Białowąs pytany, czy nie ma ryzyka, że chętnych w tym roku będzie więcej niż środków na 2014 r., powiedział, że raczej pieniędzy w br. nie powinno zabraknąć, bo 2014 jest rokiem startowym. Porównując to z RnS, kiedy w ciągu dwóch lat od uruchomienia programu było 10 tys. kredytów, myślę, że środków wystarczy – ocenił. W 2014 r. środki na MdM mają wynieść 600 mln zł. MdM wprowadza limity cenowe za metr kwadratowy mieszkania, które będzie mogło być objęte pomocą państwa. Są one publikowane przez BGK. W pierwszym kwartale br. w Poznaniu osoba z dzieckiem otrzyma na zakup mieszkania ponad 38 tys. zł dofinansowania, a w Łodzi 34 tys. zł.

Od 2014 roku młodzi ludzie, do 35. roku życia z pomocą państwa mogą zaciągać kredyty na zakup pierwszego mieszkania z rynku pierwotnego. O dopłatę będą mogły ubiegać się też młodzi, którzy kupią od dewelopera lub zbudują dom jednorodzinny. Pomoc państwa ma polegać na dofinansowaniu wkładu własnego oraz spłacie części kredytu.

Zgodnie z przyjętą pod koniec września przez Sejm ustawą rodzina bezdzietna i singiel dostaną od państwa 10 proc. ceny mieszkania. Jeśli rodzina lub osoba samotna ma potomstwo, dofinansowanie wyniesie 15 proc. Jeżeli w ciągu pięciu lat od zakupu lokalu urodzi się trzecie bądź kolejne dziecko – można będzie liczyć na dodatkowe 5 proc.

Dopłatą ma być objęte maksymalnie 50 m kw. mieszkania lub domu o powierzchni odpowiednio do: 75 m kw. i 100 m kw. Ponadto rodzina z trójką dzieci będzie mogła kupić mieszkanie lub dom na rynku pierwotnym o powierzchni większej o 10 m kw. niż przewiduje MdM. Dofinansowanie państwa dotyczy 50 m kw. lokalu.

Gdzie po mieszkanie z dopłatą?

O tym, czy dostępność mieszkań spełniających wymogi programu Mieszkania dla Młodych można ocenić jako wysoką bądź niską, decyduje relacja limitu cenowego do średniej ceny na danym rynku pierwotnym. Tam, gdzie w dużym stopniu odbiega on od realiów rynkowych nie oczekujmy możliwości swobodnego przebierania w ofertach. Nie oznacza to jednak, iż wystarczająco zdeterminowani nie znajdą tam żadnych propozycji. Odrębnym pytaniem pozostaje czy takie mieszkania będą wciąż jeszcze spełniać nasze wymagania, zwłaszcza odnośnie lokalizacji.

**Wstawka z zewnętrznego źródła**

File: src/include/gscm_pkg.sv
// constants for the gauge standard command map
package gscm_pkg;
  localparam int ADDR_W = 8;
  localparam logic [7:0] OFS_CONTROL = 8'h00;
  localparam logic [7:0] OFS_LOAD_RATE = 8'h02;
  localparam logic [7:0] OFS_RAW_CHARGE = 8'h04;
  localparam logic [7:0] OFS_TEMPERATURE = 8'h06;
  localparam logic [7:0] OFS_VOLTAGE = 8'h08;
  localparam logic [7:0] OFS_STATUS = 8'h0A;
  localparam logic [7:0] OFS_UNCOMP_REM = 8'h0C;
  localparam logic [7:0] OFS_UNCOMP_FULL = 8'h0E;
  localparam logic [7:0] OFS_SEL_REM = 8'h10;
  localparam logic [7:0] OFS_SEL_FULL = 8'h12;
  localparam logic [7:0] OFS_MEAN_CUR = 8'h14;
  localparam logic [7:0] OFS_RUNTIME = 8'h16;
  localparam logic [7:0] OFS_SMOOTH_FULL = 8'h18;
  localparam logic [7:0] OFS_PROTECT = 8'h1A;
  localparam logic [7:0] OFS_COMP_FULL = 8'h1C;
  localparam logic [7:0] OFS_PEAK_CUR = 8'h1E;
  localparam logic [7:0] OFS_COMP_REM = 8'h20;
  localparam logic [7:0] OFS_SMOOTH_REM = 8'h22;
  localparam logic [7:0] OFS_LAST = 8'h23;
  localparam logic [15:0] SUB_PEAK_INT_CLEAR = 16'h0023;
  localparam logic [15:0] SUB_CAL_TOGGLE = 16'h002D;
  localparam logic [15:0] SUB_FULL_RESET = 16'h0041;
  localparam logic [15:0] SUB_RAW_START = 16'h0080;
  localparam logic [15:0] SUB_RAW_STOP = 16'h0081;
  localparam logic [15:0] SUB_OFFSET_CAL = 16'h0082;
  // status word bit positions
  localparam int ST_BAT_HIGH = 13;
  localparam int ST_BAT_LOW = 12;
  localparam int ST_CHG_INHIBIT = 11;
  localparam int ST_FULL_CHARGE = 9;
  localparam int ST_CHG_SUSPEND = 7;
  localparam int ST_PEAK_CHANGE = 4;
  localparam int ST_CHG_ALLOWED = 3;
  localparam int ST_FIRST_THR = 2;
  localparam int ST_FINAL_THR = 1;
  localparam int ST_DISCHARGING = 0;
  // protection word bit positions
  localparam int PR_INTERNAL_SHORT = 5;
  localparam int PR_TAB_DISCONNECT = 4;
  localparam int PR_OVERTEMP_CHG = 3;
  localparam int PR_OVERTEMP_DSG = 2;
  localparam logic [15:0] RST_LOAD_RATE = 16'h0000;
  localparam logic [15:0] RST_CONTROL = 16'h0000;
  localparam logic [15:0] SOC_MAX = 16'h0064;
  localparam logic [15:0] VOLT_MAX = 16'h1770;
  localparam logic [15:0] TTE_IDLE = 16'hFFFF;
  localparam logic [15:0] FC_THR_OFF = 16'hFFFF;
  // average current refresh periods
  localparam int CLK_HZ = 125000000;
  localparam int AVG_NORMAL_S = 1;
  localparam int AVG_SLEEP_S = 20;
  localparam int AVG_NORMAL_CYC = CLK_HZ * AVG_NORMAL_S;
  localparam longint AVG_SLEEP_CYC = longint'(CLK_HZ) * AVG_SLEEP_S;
endpackage : gscm_pkg

File: src/verilog/gscm_command_map.sv
// standard command register map of the gauge with its subcommand decoder
// How it works
// - 0x0023 clears peak-current interrupt when enabled
// - 0x002D toggles calibration mode
// - 0x0041 full reset only while unlocked
// - 0x0080 starts, 0x0081 stops raw collection
// - 0x0082 offset calibration only in calibration
// - load-rate word signed, units per load model
// - 0x04 raw charge percent clamped 0..100
// - 0x06 temperature from sensor per source bit
// - 0x08 pack voltage in mV, 0..6000
// - status high byte: bits 5,4,3,1
// - status low byte: bits 7,4,3,2,1,0
// - charge inhibit/suspend from temperature limits
// - full-charge flag from termination or threshold
// - 0x10/0x12 follow filter select bit
// - mean current refresh 1 s or 20 s
// - runtime reads 65535 when not discharging
// - protection word low byte bits 5..2
// - 0x0C/0x0E uncompensated capacities in mAh
// - 0x20/0x22 compensated raw and filtered remaining
// - 0x18 smoothed full capacity; host reads 0x1C
// - 0x1E peak sustainable discharge current
// - subcommand results readable at 0x00/0x01
module gscm_command_map
  import gscm_pkg::*;
#(
  parameter longint AVG_SLEEP_CYCLES = gscm_pkg::AVG_SLEEP_CYC,
  parameter int AVG_NORMAL_CYCLES = gscm_pkg::AVG_NORMAL_CYC
)(
  input wire logic clock_i,
  input wire logic rst_b_i,
  input wire logic [gscm_pkg::ADDR_W-1:0] addr_i,
  input wire logic wr_en_i,
  input wire logic [7:0] wr_data_i,
  input wire logic rd_en_i,
  output logic [7:0] rd_data_o,
  input wire logic unlocked_i,
  input wire logic peak_current_feature_enable_i,
  input wire logic filter_select_bit_i,
  input wire logic temp_source_select_i,
  input wire logic sleep_mode_i,
  input wire logic load_model_i,
  input wire logic [15:0] raw_charge_i,
  input wire logic [15:0] internal_temp_i,
  input wire logic [15:0] thermistor_temp_i,
  input wire logic [15:0] voltage_i,
  input wire logic [15:0] current_i,
  input wire logic [15:0] runtime_i,
  input wire logic [15:0] uncomp_rem_i,
  input wire logic [15:0] uncomp_full_i,
  input wire logic [15:0] comp_rem_i,
  input wire logic [15:0] comp_full_i,
  input wire logic [15:0] smooth_rem_i,
  input wire logic [15:0] smooth_full_i,
  input wire logic [15:0] peak_current_i,
  input wire logic [15:0] temp_limit1_i,
  input wire logic [15:0] temp_limit4_i,
  input wire logic [15:0] temp_limit5_i,
  input wire logic charging_i,
  input wire logic charge_term_i,
  input wire logic [15:0] full_charge_set_threshold_i,
  input wire logic [15:0] state_of_charge_i,
  input wire logic battery_high_flag_i,
  input wire logic battery_low_flag_i,
  input wire logic peak_change_i,
  input wire logic fast_charge_allowed_flag_i,
  input wire logic first_threshold_flag_i,
  input wire logic final_threshold_flag_i,
  input wire logic discharging_flag_i,
  input wire logic internal_short_fault_i,
  input wire logic tab_disconnect_fault_i,
  input wire logic overtemp_charge_fault_i,
  input wire logic overtemp_discharge_fault_i,
  input wire logic [15:0] sub_result_i,
  output logic peak_interrupt_o,
  output logic calibration_active_bit_o,
  output logic raw_collect_o,
  output logic offset_cal_start_o,
  output logic full_reset_o,
  output logic load_model_o,
  output logic [15:0] load_rate_setpoint_o
);
  import gscm_pkg::*;

  typedef struct packed {
    logic [15:0] control;
    logic [15:0] load_rate;
    logic [15:0] mean_cur;
    logic [31:0] avg_cnt;
    logic peak_int;
    logic peak_change_d;
    logic cal_active;
    logic raw_collect;
    logic offset_cal;
    logic full_reset;
    logic [7:0] rd_data;
  } gscm_state_t;

  gscm_state_t state_reg;
  gscm_state_t state_next;

  // clamp to an upper bound
  function automatic logic [15:0] gscm_clamp(input logic [15:0] v, input logic [15:0] lim);
    gscm_clamp = (v > lim) ? lim : v;
  endfunction : gscm_clamp

  // a change event counts only on its rising edge
  function automatic logic gscm_rise(input logic now_v, input logic before_v);
    gscm_rise = now_v && !before_v;
  endfunction : gscm_rise

  logic [15:0] temperature;
  logic [15:0] status_word;
  logic [15:0] protect_word;
  logic charge_inhibit_flag;
  logic charge_suspend_flag;
  logic full_charge_flag;
  logic [15:0] word_sel;
  logic [31:0] avg_period;
  logic [15:0] sub_code;
  logic peak_event;

  always_comb
  begin
    if (temp_source_select_i)
    begin
      temperature = thermistor_temp_i;
    end
    else
    begin
      temperature = internal_temp_i;
    end
    charge_inhibit_flag = !charging_i && ((temperature < temp_limit1_i) ||
      (temperature > temp_limit4_i));
    charge_suspend_flag = charging_i && ((temperature < temp_limit1_i) ||
      (temperature > temp_limit5_i));
    if (full_charge_set_threshold_i == FC_THR_OFF)
    begin
      full_charge_flag = charge_term_i;
    end
    else
    begin
      full_charge_flag = state_of_charge_i > full_charge_set_threshold_i;
    end
  end

  always_comb
  begin
    // reserved bits read as zero
    status_word = 16'h0000;
    status_word[ST_BAT_HIGH] = battery_high_flag_i;
    status_word[ST_BAT_LOW] = battery_low_flag_i;
    status_word[ST_CHG_INHIBIT] = charge_inhibit_flag;
    status_word[ST_FULL_CHARGE] = full_charge_flag;
    status_word[ST_CHG_SUSPEND] = charge_suspend_flag;
    status_word[ST_PEAK_CHANGE] = peak_change_i;
    status_word[ST_CHG_ALLOWED] = fast_charge_allowed_flag_i;
    status_word[ST_FIRST_THR] = first_threshold_flag_i;
    status_word[ST_FINAL_THR] = final_threshold_flag_i;
    status_word[ST_DISCHARGING] = discharging_flag_i;
  end

  always_comb
  begin
    protect_word = 16'h0000;
    protect_word[PR_INTERNAL_SHORT] = internal_short_fault_i;
    protect_word[PR_TAB_DISCONNECT] = tab_disconnect_fault_i;
    protect_word[PR_OVERTEMP_CHG] = overtemp_charge_fault_i;
    protect_word[PR_OVERTEMP_DSG] = overtemp_discharge_fault_i;
  end

  // word picked by the even address of the pair
  always_comb
  begin
    unique case ({addr_i[7:1], 1'b0})
      OFS_CONTROL:
      begin
        word_sel = state_reg.control;
      end
      OFS_LOAD_RATE:
      begin
        word_sel = state_reg.load_rate;
      end
      OFS_RAW_CHARGE:
      begin
        word_sel = gscm_clamp(raw_charge_i, SOC_MAX);
      end
      OFS_TEMPERATURE:
      begin
        word_sel = temperature;
      end
      OFS_VOLTAGE:
      begin
        word_sel = gscm_clamp(voltage_i, VOLT_MAX);
      end
      OFS_STATUS:
      begin
        word_sel = status_word;
      end
      OFS_UNCOMP_REM:
      begin
        word_sel = uncomp_rem_i;
      end
      OFS_UNCOMP_FULL:
      begin
        word_sel = uncomp_full_i;
      end
      OFS_SEL_REM:
      begin
        word_sel = filter_select_bit_i ? smooth_rem_i : comp_rem_i;
      end
      OFS_SEL_FULL:
      begin
        word_sel = filter_select_bit_i ? smooth_full_i : comp_full_i;
      end
      OFS_MEAN_CUR:
      begin
        word_sel = state_reg.mean_cur;
      end
      OFS_RUNTIME:
      begin
        if (discharging_flag_i)
        begin
          word_sel = runtime_i;
        end
        else
        begin
          word_sel = TTE_IDLE;
        end
      end
      OFS_SMOOTH_FULL:
      begin
        word_sel = smooth_full_i;
      end
      OFS_PROTECT:
      begin
        word_sel = protect_word;
      end
      OFS_COMP_FULL:
      begin
        word_sel = comp_full_i;
      end
      OFS_PEAK_CUR:
      begin
        word_sel = peak_current_i;
      end
      OFS_COMP_REM:
      begin
        word_sel = comp_rem_i;
      end
      OFS_SMOOTH_REM:
      begin
        word_sel = smooth_rem_i;
      end
      default:
      begin
        word_sel = 16'h0000;
      end
    endcase
  end

  always_comb
  begin
    state_next = state_reg;
    state_next.offset_cal = 1'b0;
    state_next.full_reset = 1'b0;
    state_next.peak_change_d = peak_change_i;
    avg_period = sleep_mode_i ? 32'(AVG_SLEEP_CYCLES) : 32'(AVG_NORMAL_CYCLES);
    sub_code = {wr_data_i, state_reg.control[7:0]};
    peak_event = gscm_rise(peak_change_i, state_reg.peak_change_d);
    // peak interrupt raised on a new change event
    if (peak_current_feature_enable_i && peak_event)
    begin
      state_next.peak_int = 1'b1;
    end
    // average current sampled once per refresh period
    if (state_reg.avg_cnt >= avg_period - 32'd1)
    begin
      state_next.avg_cnt = 32'd0;
      state_next.mean_cur = current_i;
    end
    else
    begin
      state_next.avg_cnt = state_reg.avg_cnt + 32'd1;
    end
    if (rd_en_i)
    begin
      if (addr_i[0])
      begin
        state_next.rd_data = word_sel[15:8];
      end
      else
      begin
        state_next.rd_data = word_sel[7:0];
      end
    end
    if (wr_en_i)
    begin
      unique case (addr_i)
        OFS_CONTROL:
        begin
          state_next.control[7:0] = wr_data_i;
        end
        OFS_CONTROL + 8'h01:
        begin
          // a high-byte write completes the subcommand
          state_next.control = sub_result_i;
          unique case (sub_code)
            SUB_PEAK_INT_CLEAR:
            begin
              // a new event in the same cycle wins over the clear
              if (peak_current_feature_enable_i && !peak_event)
              begin
                state_next.peak_int = 1'b0;
              end
            end
            SUB_CAL_TOGGLE:
            begin
              state_next.cal_active = !state_reg.cal_active;
            end
            SUB_FULL_RESET:
            begin
              state_next.full_reset = unlocked_i;
            end
            SUB_RAW_START:
            begin
              state_next.raw_collect = 1'b1;
            end
            SUB_RAW_STOP:
            begin
              state_next.raw_collect = 1'b0;
            end
            SUB_OFFSET_CAL:
            begin
              state_next.offset_cal = state_reg.cal_active;
            end
            default:
            begin
              state_next.control = sub_result_i;
            end
          endcase
        end
        OFS_LOAD_RATE:
        begin
          state_next.load_rate[7:0] = wr_data_i;
        end
        OFS_LOAD_RATE + 8'h01:
        begin
          state_next.load_rate[15:8] = wr_data_i;
        end
        default:
        begin
          // read-only pairs ignore writes
          state_next.rd_data = state_next.rd_data;
        end
      endcase
    end
  end

  always_ff @(posedge clock_i)
  begin
    if (!rst_b_i || state_reg.full_reset)
    begin
      state_reg <= '0;
      state_reg.control <= RST_CONTROL;
      state_reg.load_rate <= RST_LOAD_RATE;
    end
    else
    begin
      state_reg <= state_next;
    end
  end

  assign rd_data_o = state_reg.rd_data;
  assign peak_interrupt_o = state_reg.peak_int;
  assign calibration_active_bit_o = state_reg.cal_active;
  assign raw_collect_o = state_reg.raw_collect;
  assign offset_cal_start_o = state_reg.offset_cal;
  assign full_reset_o = state_reg.full_reset;
  assign load_model_o = load_model_i;
  assign load_rate_setpoint_o = state_reg.load_rate;
endmodule : gscm_command_map

File: config.mk
export PLATFORM = sky130hd
export DESIGN_NAME = gscm_command_map
export DESIGN_NICKNAME = d
export VERILOG_FILES = /design/src/include/gscm_pkg.sv /design/src/verilog/gscm_command_map.sv
export SDC_FILE = /design/constraint.sdc
export NUM_CORES = 1
export LEC_CHECK = 0
export BUFFER_PORTS_ARGS = -buffer_cell sky130_fd_sc_hd__buf_2
export CORE_UTILIZATION = 30
export CTS_CLUSTER_DIAMETER = 60
export CTS_CLUSTER_SIZE = 20
export DETAILED_ROUTE_END_ITERATION = 10
export REMOVE_ABC_BUFFERS = 1
export SYNTH_ARGS = -nofsm -noshare
export SYNTH_HDL_FRONTEND = slang
export SYNTH_SLANG_ARGS = --single-unit
export TNS_END_PERCENT = 10
File: constraint.sdc
create_clock -name clock_i -period 4.3 [get_ports clock_i]
set_input_delay 0.215 -clock clock_i [delete_from_list [all_inputs] [get_ports clock_i]]
set_output_delay 0.215 -clock clock_i [all_outputs]
set_load 0.01 [all_outputs]
==> results.md <==
* Cell with the most instances after synthesis: nor2_1
* Worst R2R Path Depth at 7
* Most used standard cells in the synthesized netlist: nor2_1, nand2_1, dfxtp_1
* Primary flip-flop cell chosen by synthesis mapping: dfxtp_1
* Total iterations of the first detailed-routing run at 5
* Post-layout nets at 1784
* Post-synthesis instance area at 0.00819 mm²
* Setup-failing EPs final at 0
* Via count of the first global-routing pass at 9102
* Final slew viol count at 0
* Worst-Margin Slew at 1.07 ns
* Arrival time at the worst endpoint at 3.32 ns
* Portion of the post-synthesis area used by sequential elements at 0.230
* Die Span X at 167 µm
* Max Root-Sink Buffers at 2
* Cells after DPL at 1695
* Number of buffers inserted by hold repair at cts at 0
* Root cell of the clock tree: clkbuf_16
* CP startpoint kind: flop
* Floorplan die height at 167 µm
* Reg-to-reg slack, setup at 1.20 ns
* Startpoint of the worst hold path: current_i[15]
* Number of antenna violations at the first check in global routing at 10
* Number of fill cells in the layout at 2878
* Number of unique standard cell types used by synthesis at 84
* Number of maximum-capacitance violations at 0
* Final antenna-violating net count at 0
* Maximum fanout along the worst path at 33
* DIE AREA at 0.0280 mm²
* Wire length after detailed routing at 41000 µm
* GRT Total Usage at 0.284
* Largest voltage drop on the vdd net at 0.209 mV
* Standard cell core area at 0.0269 mm²
* Achievable Freq at 0.323 GHz
* Pwr per Cell Area at 222 mW/mm²
* Footprint of the multi-input gates at 0.00560 mm²
* Post-synthesis cell count at 1050
* Unrepaired setup endpoints after global routing: false
* Area growth from synthesis to final layout at 27.4%
* Number of standard cells in the final layout excluding fillers at 1718
* Row count at 60
* Leakage power total at 4.92 nW
* Seq cells post-synth at 94
* Share of post-route cells with drive strength above 1 at 0.327
* Tightest Hold Check Type: in2reg
* Outcome: finished, final reports clean
* Number of top-level pins at 373
* Ys Warns at 0
* Top cell type's share of synthesized area at 0.230
* Worst slew slack as a fraction of its limit at 0.287
* H-tree level count at 3
* Async S/R FF share, synth at 0
* DRT iter0 DRCs at 895
* Post-detailed-route wirelength per cell at 23.8 µm
* TritonCTS clock tree: done
* Clock transition at the register clock pins on the worst setup and hold paths after CTS at 0.07 ns
* Hpwl dp at 34400 µm
* Count of endpoints failing hold in the final timing report at 0
* Setup repair bufs after CTS at 0
* Destination of the worst hold path: state_reg[61]
* Global-route wire length before repair at 58100 µm
* Number of cells upsized or downsized after cts at 0
* Largest net degree at the start of global routing at 39
* Endpoint kind of the worst setup timing path: flop
* Setup Total Neg Slack at 0 ns
* Clock skew after layout at 0.0129 ns
* Remaining routing DRC violations at 0
* Worst hold stages at 3
* Clock Latency Late Sink at 0.36 ns
* Vias per cell at 5.57
* Synth area leader: dfxtp_1
* Placer congestion estimate at 0.969
* Number of enable-type register cells in the synthesized netlist at 0
* Type of the worst setup path: reg2reg
* Buffers on Ports at 370
* Area used by sequential logic in the layout at 0.00188 mm²
* Worst Path Required at 4.52 ns
* Starting density of the core at 0.305
* Number of buffers added by the clock tree synthesis step at 9
* Synthesized area divided by synthesized cell count at 7.80 µm²
* Via total after detailed routing at 9573
* Number of flip-flops under the largest register name at 65
* Endpoint of the most critical register-to-register path: state_reg[41]
* Cell types occupying the most area after synthesis: dfxtp_1, ha_1, nor2_1
* Fin crit share at 0.721
* Num Clock Sinks at 94
* Reg-to-Reg Start: state_reg[39]
* GRT Residual Overflow at 0
* Clock period minus final worst setup slack at 3.10 ns
## critical path: stages (launching register included)
cell,delay [ns]
dfxtp_1,0.35
ha_1,0.29
a21o_1,0.11
a21oi_1,0.06
or4_1,0.50
o21ai_2,0.86
or2_2,0.67
nor2_1,0.12
## cells in the final DEF, fill, tap and decap left out, types with 5 or more instances in the layout
cell / n
a311oi_1: 9
nand4_1: 27
nor3_1: 13
inv_1: 78
ha_1: 76
a222oi_1: 9
a32o_1: 5
nor4_1: 9
a32oi_1: 5
a221o_1: 5
nand2_1: 103
mux2_2: 23
diode_2: 8
and3_1: 11
a2111oi_0: 6
nand3_1: 61
a22o_1: 9
nor2_1: 108
xnor2_1: 10
a211oi_1: 14
a21o_1: 8
nor3_2: 6
buf_2: 370
buf_4: 8
xor2_1: 21
and2_1: 11
mux2i_1: 33
a31oi_1: 6
clkbuf_16: 9
a221oi_1: 12
nor2b_1: 9
nand2b_1: 8
a21oi_1: 30
dfxtp_1: 94
o21ai_0: 53
a22oi_1: 22
## stage by stage
step            util  setup WS (ns)  cell area (µm²)  total power [mW]  hold WS [ns]
5_1_grt        0.388          0.896            10400              2.41        0.0816
4_1_cts        0.388           1.19            10400              2.32        0.0711
2_1_floorplan      -           1.36             7770              1.13         0.337
3_5_place_dp   0.376           1.12            10100              1.46         0.430
6_report       0.388           1.20            10400              2.32        0.0811
3_3_place_gp   0.376           1.19            10100              1.46         0.430
## routing by layer
layer  part of all wire  global-route usage  vias to the layer above
li1                   -                   -                     4460
met1               0.39               0.343                     4486
met2               0.48               0.495                      541
met3              0.085              0.0537                       78
met4              0.037               0.112                        8
met5             0.0011                   0                        -
## how the worst max path moves through the flow
stage	from	end	slack, ns	depth (start not counted)
after global routing	state_reg[39]	state_reg[22]	0.90	7
after global placement	sleep_mode_i	state_reg[25]	1.19	8
final	state_reg[39]	state_reg[41]	1.20	7
after detailed placement	sleep_mode_i	state_reg[37]	1.12	8
after CTS	state_reg[39]	state_reg[37]	1.19	7
after floorplan	state_reg[39]	state_reg[16]	1.36	7
## cell type report
type,count,area share
inverters,79,0.0284
multi-input cells,803,0.536
clock buffers,10,0.0229
clock inverters,5,0.00647
flip-flops and latches,94,0.180
well taps,341,0.0409
repair buffers,378,0.183
diodes,8,0.00192
## cells by family after synthesis
family | after synthesis | share of synthesized area
adders and majority gates | 76 | 0.116
and+or+nand+nor | 404 | 0.249
AOI/OAI and AO/OA | 234 | 0.206
DFF | 94 | 0.230
xor gates and xnor gates | 31 | 0.0331
muxes | 58 | 0.0774
buffers and inverters | 153 | 0.0881
## power breakdown
group          total (mW)  switching [mW]  internal [mW]
sequential          0.879         0.00423          0.875
combinational       0.574           0.330          0.244
clock               0.864           0.391          0.473
No activity file was read; power rests on OpenSTA's default activity.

Jak wskazuje Marcin Uryga z firmy Emmerson Realty SA, w momencie startu MdM-u w pięciu zbadanych pod tym kątem miastach można znaleźć ponad 3,8 tys. mieszkań spełniających równocześnie kryterium ceny i metrażu. Czy to dużo, czy też mało? Na tle niemal 33,3 tys. oferowanych w tych miastach deweloperskich mieszkań wynik ten nie prezentuje się szczególnie imponująco.

W praktyce sytuacja jest jednak bardziej skomplikowana. Jak wynika z naszych danych najmniejszego problemu z wyborem nie będą mieli mieszkańcy Gdańska. Średnia cena rynkowa i limity cenowe są w tym mieście do siebie bardzo zbliżone. Przekłada się to na bogatą ofertę lokali spełniających kryteria programu Mieszkania dla Młodych. Już teraz stanowią one 52 proc. całego rynku, a do programu w najbliższych tygodniach zapewne dołączą jeszcze kolejne firmy.

W ujęciu nominalnym liczba odpowiednich mieszkań na gdańskim rynku pierwotnym jest równocześnie na tyle duża, iż z zapasem przewyższa łączną liczbę analogicznych lokali z Warszawy, Krakowa, Wrocławia i Poznania.

Realny wybór znajdziemy jeszcze w Poznaniu, gdzie narzucone limity spełnia mniej więcej co piąte mieszkanie oferowane przez działających na tym rynku deweloperów. W pozostałych przeanalizowanych miastach dostępność mieszkań kwalifikujących się do MdM-u wygląda już zdecydowanie gorzej. Limity cenowe wyznaczone dla tych rynków są bowiem wyraźnie oderwane od tamtejszych realiów. Aby znaleźć odpowiednie oferty trzeba się będzie więc dobrze naszukać. We Wrocławiu jedynie 6 proc. oferty odpowiada limitom w omawianym programie.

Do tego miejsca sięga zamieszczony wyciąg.